┌────────

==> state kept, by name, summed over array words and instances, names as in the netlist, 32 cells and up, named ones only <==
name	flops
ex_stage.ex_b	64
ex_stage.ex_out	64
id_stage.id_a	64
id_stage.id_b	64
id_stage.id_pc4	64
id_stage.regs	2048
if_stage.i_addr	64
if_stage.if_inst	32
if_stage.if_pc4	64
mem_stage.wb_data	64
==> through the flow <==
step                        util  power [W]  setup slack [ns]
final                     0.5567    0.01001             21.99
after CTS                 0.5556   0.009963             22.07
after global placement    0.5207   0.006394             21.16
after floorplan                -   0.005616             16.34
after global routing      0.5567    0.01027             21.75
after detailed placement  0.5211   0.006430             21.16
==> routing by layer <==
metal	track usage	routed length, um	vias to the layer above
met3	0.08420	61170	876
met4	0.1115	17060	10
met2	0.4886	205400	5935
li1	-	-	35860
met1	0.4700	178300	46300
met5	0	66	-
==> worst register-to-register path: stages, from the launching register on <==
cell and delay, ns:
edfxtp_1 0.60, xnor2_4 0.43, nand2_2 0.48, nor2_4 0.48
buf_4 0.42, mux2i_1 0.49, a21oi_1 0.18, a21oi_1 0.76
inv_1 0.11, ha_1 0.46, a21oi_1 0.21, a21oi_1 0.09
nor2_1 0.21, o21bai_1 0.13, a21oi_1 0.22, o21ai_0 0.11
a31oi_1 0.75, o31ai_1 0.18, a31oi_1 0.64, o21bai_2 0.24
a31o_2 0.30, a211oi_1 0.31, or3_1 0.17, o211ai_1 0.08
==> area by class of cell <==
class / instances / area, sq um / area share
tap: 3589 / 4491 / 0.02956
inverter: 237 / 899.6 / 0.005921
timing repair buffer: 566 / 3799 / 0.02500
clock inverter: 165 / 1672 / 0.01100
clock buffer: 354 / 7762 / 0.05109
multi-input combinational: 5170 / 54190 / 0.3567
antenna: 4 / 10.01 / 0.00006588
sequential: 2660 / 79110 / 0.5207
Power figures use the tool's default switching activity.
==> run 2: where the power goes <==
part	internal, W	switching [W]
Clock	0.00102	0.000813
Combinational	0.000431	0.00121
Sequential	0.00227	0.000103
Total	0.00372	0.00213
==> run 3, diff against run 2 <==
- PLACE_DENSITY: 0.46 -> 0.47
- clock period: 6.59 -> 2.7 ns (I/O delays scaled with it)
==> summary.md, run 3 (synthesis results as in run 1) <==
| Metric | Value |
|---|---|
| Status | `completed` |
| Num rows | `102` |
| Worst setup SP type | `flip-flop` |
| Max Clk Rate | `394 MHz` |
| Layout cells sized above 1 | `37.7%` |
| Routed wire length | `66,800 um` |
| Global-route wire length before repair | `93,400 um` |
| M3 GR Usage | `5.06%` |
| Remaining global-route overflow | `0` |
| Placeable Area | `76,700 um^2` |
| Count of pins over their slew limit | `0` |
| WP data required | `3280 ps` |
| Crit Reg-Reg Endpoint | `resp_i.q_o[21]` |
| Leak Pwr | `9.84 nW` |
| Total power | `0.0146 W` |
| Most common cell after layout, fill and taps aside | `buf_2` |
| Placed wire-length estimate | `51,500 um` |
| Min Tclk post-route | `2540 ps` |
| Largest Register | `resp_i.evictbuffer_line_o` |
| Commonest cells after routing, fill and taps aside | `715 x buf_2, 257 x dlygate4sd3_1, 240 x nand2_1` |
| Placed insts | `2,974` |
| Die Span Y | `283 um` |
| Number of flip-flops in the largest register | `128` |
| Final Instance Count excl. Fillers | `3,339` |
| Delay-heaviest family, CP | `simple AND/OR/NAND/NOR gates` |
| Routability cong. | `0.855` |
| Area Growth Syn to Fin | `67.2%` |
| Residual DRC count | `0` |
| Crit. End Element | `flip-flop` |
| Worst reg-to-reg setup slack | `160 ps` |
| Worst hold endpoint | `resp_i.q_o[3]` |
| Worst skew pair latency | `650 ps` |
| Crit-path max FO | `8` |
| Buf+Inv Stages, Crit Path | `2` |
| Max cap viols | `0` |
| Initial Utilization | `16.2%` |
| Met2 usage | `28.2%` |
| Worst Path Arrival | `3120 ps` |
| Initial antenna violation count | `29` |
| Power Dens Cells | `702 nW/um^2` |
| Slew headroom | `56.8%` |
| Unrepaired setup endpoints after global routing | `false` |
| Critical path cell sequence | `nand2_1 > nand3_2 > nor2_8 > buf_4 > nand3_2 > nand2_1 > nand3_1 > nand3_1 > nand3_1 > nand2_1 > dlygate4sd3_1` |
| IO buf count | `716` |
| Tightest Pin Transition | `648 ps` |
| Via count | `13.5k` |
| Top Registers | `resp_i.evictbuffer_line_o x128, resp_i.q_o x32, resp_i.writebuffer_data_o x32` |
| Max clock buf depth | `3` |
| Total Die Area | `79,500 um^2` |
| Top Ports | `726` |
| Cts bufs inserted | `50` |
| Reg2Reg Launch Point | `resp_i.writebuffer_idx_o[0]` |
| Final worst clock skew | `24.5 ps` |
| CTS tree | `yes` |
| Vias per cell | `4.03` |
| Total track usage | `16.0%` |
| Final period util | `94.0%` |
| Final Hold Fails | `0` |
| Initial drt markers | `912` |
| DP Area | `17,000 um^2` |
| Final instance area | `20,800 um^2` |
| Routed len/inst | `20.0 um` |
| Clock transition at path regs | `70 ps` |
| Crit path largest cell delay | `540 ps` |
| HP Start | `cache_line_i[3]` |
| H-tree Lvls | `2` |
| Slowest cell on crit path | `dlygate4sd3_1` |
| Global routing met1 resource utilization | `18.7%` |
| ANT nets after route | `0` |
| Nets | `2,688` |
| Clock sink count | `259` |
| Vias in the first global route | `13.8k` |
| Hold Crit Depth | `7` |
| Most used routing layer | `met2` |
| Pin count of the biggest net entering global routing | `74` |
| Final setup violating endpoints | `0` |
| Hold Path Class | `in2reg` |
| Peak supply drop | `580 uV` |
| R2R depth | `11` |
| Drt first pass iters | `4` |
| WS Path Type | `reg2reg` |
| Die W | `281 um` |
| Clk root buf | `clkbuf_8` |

└────────

Task objective - Word for word, set down the lines from the beginning of the records through the line that holds "the layer above". Leave out the rest.

Task solution -
==> state kept, by name, summed over array words and instances, names as in the netlist, 32 cells and up, named ones only <==
name	flops
ex_stage.ex_b	64
ex_stage.ex_out	64
id_stage.id_a	64
id_stage.id_b	64
id_stage.id_pc4	64
id_stage.regs	2048
if_stage.i_addr	64
if_stage.if_inst	32
if_stage.if_pc4	64
mem_stage.wb_data	64
==> through the flow <==
step                        util  power [W]  setup slack [ns]
final                     0.5567    0.01001             21.99
after CTS                 0.5556   0.009963             22.07
after global placement    0.5207   0.006394             21.16
after floorplan                -   0.005616             16.34
after global routing      0.5567    0.01027             21.75
after detailed placement  0.5211   0.006430             21.16
==> routing by layer <==
metal	track usage	routed length, um	vias to the layer above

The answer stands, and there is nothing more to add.